For each line below, check whether "setup" is present. Report how many lines have it, nothing else.

# # # # #

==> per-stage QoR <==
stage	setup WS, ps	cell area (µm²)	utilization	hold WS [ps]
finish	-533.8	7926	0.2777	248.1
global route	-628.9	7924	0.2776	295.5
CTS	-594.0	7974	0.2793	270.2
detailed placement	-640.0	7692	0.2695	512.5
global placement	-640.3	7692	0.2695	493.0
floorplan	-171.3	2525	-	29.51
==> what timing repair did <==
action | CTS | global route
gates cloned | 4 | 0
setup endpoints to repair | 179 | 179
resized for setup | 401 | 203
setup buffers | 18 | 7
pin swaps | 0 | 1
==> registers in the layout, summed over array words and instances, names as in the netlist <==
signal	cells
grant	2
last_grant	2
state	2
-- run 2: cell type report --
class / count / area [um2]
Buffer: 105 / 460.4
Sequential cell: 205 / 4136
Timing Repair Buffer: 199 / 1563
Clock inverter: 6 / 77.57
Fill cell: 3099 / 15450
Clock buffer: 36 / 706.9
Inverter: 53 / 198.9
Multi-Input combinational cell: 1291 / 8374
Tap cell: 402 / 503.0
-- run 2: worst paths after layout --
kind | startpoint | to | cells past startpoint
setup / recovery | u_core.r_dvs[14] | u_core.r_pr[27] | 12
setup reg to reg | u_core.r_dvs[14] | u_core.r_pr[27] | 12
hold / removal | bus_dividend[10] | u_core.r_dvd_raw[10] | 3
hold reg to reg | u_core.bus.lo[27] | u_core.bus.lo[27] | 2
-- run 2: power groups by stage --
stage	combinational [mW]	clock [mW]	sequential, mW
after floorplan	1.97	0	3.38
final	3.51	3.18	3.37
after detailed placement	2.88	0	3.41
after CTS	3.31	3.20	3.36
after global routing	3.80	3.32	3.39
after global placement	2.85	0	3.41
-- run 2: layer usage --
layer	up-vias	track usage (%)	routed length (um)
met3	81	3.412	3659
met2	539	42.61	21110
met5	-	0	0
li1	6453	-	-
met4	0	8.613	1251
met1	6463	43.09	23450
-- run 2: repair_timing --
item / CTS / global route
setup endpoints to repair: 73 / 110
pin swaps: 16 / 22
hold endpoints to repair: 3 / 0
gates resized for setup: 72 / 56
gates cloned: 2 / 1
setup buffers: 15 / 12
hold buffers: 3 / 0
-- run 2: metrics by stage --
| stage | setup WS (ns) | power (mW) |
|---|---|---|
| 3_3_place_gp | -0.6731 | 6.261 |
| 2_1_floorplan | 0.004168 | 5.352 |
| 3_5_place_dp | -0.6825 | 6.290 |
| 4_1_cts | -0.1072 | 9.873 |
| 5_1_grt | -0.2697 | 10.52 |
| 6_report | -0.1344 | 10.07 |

# # # # #

● Answer to this exercise
10